* Task to carry out: Scan the records for the word "full". Report each line where it occurs.

* Extracted data entries:
——

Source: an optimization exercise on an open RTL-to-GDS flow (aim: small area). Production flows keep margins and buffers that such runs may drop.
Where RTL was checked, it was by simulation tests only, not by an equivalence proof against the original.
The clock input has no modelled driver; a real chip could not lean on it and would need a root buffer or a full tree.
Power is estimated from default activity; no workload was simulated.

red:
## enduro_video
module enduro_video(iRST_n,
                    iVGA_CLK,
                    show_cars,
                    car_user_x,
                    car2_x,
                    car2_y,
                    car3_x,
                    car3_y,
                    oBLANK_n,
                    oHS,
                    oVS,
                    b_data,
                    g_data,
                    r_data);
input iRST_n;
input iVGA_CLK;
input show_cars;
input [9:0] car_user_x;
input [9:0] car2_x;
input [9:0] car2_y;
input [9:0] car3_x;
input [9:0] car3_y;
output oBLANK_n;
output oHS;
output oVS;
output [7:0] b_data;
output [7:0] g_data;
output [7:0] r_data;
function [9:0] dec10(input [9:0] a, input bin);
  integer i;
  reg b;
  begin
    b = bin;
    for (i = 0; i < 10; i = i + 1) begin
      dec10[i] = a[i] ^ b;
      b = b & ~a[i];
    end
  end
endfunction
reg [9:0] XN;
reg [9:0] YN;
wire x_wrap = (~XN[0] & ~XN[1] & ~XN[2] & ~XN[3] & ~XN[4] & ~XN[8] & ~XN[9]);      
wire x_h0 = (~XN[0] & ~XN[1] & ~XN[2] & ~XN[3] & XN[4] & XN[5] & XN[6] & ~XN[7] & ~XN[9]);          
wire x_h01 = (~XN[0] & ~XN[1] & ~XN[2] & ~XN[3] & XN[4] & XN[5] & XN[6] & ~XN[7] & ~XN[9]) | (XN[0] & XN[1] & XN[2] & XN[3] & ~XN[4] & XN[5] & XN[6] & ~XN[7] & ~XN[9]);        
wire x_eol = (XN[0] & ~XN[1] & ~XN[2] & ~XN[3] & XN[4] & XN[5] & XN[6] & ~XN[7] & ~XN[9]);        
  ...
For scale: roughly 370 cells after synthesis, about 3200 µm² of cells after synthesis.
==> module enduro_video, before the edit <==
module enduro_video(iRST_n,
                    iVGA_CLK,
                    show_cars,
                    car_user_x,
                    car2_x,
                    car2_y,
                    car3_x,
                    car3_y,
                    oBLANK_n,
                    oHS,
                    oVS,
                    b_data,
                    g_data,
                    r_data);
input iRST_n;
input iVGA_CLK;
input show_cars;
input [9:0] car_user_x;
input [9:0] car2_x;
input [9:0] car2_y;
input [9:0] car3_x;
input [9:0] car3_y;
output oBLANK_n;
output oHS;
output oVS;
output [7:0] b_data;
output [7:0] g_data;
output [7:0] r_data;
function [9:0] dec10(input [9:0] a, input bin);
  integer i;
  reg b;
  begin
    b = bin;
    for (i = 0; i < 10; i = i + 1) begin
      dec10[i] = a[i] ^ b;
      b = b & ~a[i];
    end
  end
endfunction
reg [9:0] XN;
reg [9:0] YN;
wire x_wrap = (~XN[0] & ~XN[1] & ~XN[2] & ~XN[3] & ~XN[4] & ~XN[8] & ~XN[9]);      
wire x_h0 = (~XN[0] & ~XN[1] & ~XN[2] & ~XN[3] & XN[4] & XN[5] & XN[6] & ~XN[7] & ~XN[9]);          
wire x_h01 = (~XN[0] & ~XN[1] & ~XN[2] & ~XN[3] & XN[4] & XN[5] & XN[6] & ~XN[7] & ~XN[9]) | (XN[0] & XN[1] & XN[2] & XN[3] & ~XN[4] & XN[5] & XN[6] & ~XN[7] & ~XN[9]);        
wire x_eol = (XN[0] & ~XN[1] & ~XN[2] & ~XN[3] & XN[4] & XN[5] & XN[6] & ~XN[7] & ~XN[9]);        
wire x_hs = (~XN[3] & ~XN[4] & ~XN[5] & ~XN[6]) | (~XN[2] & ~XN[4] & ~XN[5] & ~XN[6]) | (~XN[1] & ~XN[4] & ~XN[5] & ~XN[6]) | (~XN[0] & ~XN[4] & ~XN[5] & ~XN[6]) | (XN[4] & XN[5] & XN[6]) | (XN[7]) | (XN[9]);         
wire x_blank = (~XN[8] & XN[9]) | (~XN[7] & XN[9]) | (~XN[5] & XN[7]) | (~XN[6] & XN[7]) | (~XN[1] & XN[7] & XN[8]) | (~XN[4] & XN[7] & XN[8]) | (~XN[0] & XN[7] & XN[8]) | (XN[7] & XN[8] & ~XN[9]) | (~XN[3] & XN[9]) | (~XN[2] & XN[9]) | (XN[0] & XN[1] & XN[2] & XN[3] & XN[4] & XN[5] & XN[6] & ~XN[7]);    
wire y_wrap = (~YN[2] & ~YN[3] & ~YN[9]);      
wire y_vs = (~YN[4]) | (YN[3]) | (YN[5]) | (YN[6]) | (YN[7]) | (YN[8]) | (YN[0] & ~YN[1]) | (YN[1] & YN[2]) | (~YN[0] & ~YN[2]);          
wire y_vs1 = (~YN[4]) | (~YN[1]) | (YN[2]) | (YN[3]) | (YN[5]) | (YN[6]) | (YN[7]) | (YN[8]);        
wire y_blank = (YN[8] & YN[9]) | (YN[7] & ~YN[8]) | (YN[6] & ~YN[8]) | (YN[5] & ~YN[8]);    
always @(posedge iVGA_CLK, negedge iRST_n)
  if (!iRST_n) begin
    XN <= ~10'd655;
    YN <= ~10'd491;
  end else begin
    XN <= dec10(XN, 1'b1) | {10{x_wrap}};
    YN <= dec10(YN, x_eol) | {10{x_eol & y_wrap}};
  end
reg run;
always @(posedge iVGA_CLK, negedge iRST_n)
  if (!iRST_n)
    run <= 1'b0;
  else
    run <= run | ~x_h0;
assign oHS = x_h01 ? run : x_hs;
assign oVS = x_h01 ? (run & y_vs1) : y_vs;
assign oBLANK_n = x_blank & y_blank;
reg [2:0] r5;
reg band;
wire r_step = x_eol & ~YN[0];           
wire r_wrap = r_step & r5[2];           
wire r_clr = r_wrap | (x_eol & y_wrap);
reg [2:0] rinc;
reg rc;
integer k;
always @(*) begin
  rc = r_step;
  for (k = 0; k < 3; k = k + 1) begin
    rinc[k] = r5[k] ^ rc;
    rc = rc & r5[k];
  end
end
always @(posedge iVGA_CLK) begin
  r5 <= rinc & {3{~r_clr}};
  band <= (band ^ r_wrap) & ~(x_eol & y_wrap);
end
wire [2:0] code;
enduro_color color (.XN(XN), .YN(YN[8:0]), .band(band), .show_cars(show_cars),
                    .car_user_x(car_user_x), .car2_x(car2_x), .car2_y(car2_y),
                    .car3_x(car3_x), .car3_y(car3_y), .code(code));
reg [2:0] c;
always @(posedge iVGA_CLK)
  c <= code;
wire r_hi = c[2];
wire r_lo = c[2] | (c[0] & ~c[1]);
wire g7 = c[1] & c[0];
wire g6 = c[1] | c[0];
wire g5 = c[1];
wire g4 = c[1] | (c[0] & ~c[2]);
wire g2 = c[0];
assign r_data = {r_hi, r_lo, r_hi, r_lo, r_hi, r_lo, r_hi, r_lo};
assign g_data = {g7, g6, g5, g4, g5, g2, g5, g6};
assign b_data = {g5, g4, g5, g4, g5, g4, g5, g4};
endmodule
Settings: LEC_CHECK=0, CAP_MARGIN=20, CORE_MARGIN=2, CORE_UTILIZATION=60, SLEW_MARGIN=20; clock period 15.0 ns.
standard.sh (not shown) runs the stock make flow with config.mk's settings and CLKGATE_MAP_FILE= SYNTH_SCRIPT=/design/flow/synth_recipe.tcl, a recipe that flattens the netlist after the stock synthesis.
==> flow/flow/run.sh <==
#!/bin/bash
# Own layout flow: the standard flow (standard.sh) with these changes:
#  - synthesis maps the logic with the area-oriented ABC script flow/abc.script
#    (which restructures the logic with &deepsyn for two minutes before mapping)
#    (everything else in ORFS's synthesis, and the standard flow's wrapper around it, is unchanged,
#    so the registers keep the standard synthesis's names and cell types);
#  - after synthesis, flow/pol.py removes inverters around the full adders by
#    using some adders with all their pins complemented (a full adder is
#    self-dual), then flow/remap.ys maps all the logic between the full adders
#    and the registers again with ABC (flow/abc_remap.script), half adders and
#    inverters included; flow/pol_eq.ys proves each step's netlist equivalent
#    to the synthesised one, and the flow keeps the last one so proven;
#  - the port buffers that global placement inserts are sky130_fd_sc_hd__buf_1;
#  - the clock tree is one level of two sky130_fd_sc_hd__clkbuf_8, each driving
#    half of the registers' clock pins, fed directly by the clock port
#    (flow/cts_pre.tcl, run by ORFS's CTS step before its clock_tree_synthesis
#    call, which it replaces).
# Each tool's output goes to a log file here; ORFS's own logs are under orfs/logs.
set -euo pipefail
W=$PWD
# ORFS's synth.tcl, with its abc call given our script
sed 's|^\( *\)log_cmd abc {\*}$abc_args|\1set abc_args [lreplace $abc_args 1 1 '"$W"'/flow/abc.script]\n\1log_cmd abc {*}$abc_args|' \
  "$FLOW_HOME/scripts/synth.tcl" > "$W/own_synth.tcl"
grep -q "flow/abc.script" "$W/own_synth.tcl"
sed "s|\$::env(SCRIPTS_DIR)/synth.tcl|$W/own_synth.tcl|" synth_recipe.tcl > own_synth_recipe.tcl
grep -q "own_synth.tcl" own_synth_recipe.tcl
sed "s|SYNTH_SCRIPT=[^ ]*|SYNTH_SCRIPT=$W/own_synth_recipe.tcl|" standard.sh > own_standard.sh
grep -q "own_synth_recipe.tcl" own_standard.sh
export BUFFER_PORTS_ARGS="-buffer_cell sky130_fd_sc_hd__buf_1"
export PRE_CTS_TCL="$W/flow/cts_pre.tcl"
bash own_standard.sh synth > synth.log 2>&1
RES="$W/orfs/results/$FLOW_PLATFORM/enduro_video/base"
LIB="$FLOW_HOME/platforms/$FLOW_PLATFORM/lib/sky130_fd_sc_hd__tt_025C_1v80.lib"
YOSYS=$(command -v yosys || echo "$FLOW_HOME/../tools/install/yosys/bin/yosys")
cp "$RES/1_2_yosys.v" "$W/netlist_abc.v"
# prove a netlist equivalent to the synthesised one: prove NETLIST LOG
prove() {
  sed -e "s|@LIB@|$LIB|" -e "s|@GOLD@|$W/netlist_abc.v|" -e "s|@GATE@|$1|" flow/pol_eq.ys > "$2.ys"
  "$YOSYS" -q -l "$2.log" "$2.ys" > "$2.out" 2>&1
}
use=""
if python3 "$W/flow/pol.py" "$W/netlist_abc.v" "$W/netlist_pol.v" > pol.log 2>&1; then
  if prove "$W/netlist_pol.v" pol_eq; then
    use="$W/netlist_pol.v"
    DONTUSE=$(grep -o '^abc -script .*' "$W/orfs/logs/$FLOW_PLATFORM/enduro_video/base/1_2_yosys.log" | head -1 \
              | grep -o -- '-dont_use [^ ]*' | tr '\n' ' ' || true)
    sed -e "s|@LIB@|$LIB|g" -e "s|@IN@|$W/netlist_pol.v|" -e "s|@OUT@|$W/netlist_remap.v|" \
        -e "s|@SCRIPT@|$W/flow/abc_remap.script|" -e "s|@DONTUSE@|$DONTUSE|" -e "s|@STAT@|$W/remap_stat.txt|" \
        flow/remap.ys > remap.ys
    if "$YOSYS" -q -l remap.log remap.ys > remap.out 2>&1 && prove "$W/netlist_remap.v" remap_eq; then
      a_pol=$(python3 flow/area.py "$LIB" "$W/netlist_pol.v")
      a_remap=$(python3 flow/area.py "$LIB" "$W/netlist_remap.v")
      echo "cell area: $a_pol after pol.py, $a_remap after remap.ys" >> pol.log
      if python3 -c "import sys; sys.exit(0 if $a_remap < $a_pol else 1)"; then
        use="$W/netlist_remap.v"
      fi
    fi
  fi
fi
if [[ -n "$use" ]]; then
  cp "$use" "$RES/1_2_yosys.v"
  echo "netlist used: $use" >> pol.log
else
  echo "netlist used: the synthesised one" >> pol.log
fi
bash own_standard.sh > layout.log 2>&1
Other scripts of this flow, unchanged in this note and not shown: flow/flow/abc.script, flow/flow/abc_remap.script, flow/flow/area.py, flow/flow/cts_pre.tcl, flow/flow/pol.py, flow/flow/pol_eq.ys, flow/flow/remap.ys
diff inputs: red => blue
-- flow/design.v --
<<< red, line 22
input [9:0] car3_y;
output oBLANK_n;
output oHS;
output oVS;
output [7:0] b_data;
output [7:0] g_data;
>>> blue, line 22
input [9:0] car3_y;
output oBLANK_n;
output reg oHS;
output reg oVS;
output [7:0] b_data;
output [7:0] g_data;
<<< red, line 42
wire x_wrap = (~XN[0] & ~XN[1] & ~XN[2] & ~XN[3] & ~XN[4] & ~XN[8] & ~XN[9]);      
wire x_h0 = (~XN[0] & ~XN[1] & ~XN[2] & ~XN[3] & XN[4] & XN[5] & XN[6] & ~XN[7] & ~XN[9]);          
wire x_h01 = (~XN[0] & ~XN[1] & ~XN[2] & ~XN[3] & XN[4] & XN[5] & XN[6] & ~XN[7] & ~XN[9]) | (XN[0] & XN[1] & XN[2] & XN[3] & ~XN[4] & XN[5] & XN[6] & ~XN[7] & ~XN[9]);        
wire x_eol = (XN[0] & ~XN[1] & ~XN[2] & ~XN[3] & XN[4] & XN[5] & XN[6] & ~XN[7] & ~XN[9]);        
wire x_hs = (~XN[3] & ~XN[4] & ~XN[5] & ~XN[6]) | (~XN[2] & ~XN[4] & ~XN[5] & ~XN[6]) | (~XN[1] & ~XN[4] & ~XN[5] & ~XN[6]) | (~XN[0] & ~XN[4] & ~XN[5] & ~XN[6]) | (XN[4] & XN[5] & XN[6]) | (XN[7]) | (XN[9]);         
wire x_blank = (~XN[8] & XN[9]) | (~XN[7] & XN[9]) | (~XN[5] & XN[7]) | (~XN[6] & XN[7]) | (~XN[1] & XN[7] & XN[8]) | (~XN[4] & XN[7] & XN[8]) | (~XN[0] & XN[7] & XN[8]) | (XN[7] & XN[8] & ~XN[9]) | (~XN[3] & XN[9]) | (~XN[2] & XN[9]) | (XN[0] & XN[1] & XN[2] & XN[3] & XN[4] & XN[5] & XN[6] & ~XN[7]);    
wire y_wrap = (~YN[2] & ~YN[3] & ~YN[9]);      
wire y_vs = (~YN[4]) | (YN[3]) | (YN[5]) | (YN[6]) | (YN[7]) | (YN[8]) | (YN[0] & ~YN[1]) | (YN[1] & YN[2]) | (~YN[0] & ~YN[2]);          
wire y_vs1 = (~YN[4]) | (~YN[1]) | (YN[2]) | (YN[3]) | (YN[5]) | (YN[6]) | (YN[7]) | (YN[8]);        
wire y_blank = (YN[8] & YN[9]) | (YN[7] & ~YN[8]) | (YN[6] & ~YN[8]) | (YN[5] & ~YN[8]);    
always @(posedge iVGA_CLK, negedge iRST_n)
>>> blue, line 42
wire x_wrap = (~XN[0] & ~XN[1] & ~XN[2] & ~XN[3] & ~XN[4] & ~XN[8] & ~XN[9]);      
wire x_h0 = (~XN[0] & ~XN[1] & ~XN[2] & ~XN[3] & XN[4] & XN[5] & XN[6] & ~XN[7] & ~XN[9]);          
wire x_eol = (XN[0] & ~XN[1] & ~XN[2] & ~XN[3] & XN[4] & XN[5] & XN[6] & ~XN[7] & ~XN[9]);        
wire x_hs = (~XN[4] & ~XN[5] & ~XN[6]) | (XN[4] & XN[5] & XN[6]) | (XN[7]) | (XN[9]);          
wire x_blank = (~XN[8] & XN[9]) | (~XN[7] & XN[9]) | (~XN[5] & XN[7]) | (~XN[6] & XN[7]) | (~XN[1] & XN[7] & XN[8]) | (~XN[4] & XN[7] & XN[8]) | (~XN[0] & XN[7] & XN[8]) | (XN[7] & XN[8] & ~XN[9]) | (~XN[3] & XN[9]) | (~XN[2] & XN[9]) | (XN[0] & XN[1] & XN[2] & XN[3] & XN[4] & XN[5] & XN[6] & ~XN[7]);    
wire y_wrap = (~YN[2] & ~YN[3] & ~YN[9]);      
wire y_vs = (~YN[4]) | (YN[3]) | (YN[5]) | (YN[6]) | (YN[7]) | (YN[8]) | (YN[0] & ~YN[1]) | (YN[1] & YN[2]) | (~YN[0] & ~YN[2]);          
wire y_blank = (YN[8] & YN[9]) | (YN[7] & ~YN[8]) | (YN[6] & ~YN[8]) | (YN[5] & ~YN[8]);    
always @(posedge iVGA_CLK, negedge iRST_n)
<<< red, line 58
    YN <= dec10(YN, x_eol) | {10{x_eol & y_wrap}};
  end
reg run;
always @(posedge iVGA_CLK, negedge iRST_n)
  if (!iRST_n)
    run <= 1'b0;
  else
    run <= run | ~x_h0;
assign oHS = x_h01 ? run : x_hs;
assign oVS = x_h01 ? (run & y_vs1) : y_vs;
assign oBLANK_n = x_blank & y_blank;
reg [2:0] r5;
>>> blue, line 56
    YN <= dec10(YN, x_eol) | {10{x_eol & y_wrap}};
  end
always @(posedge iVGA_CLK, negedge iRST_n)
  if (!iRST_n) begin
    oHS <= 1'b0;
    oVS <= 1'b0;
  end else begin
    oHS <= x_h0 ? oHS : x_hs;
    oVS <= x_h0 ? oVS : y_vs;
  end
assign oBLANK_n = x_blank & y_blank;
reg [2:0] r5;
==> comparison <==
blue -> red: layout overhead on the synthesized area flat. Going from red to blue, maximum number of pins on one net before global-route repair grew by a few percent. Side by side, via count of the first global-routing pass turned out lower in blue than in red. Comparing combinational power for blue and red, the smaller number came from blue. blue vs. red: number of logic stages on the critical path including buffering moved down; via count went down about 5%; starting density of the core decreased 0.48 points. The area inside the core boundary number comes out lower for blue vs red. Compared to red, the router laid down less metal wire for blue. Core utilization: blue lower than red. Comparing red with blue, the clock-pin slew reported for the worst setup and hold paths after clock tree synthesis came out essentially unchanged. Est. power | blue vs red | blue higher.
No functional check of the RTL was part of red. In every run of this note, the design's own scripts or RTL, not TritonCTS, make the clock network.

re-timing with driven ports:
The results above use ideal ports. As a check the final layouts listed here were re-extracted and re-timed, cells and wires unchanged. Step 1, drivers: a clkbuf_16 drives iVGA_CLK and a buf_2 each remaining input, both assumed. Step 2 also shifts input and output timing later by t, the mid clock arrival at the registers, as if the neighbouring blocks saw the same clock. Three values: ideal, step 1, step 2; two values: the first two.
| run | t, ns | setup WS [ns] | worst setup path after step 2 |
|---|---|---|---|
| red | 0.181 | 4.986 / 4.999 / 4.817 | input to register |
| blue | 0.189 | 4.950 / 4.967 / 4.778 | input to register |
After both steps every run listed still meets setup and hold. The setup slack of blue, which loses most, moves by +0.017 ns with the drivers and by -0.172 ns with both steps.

——

* Solution to this task:
The clock input has no modelled driver; a real chip could not lean on it and would need a root buffer or a full tree.
#  - after synthesis, flow/pol.py removes inverters around the full adders by
#    using some adders with all their pins complemented (a full adder is
#    self-dual), then flow/remap.ys maps all the logic between the full adders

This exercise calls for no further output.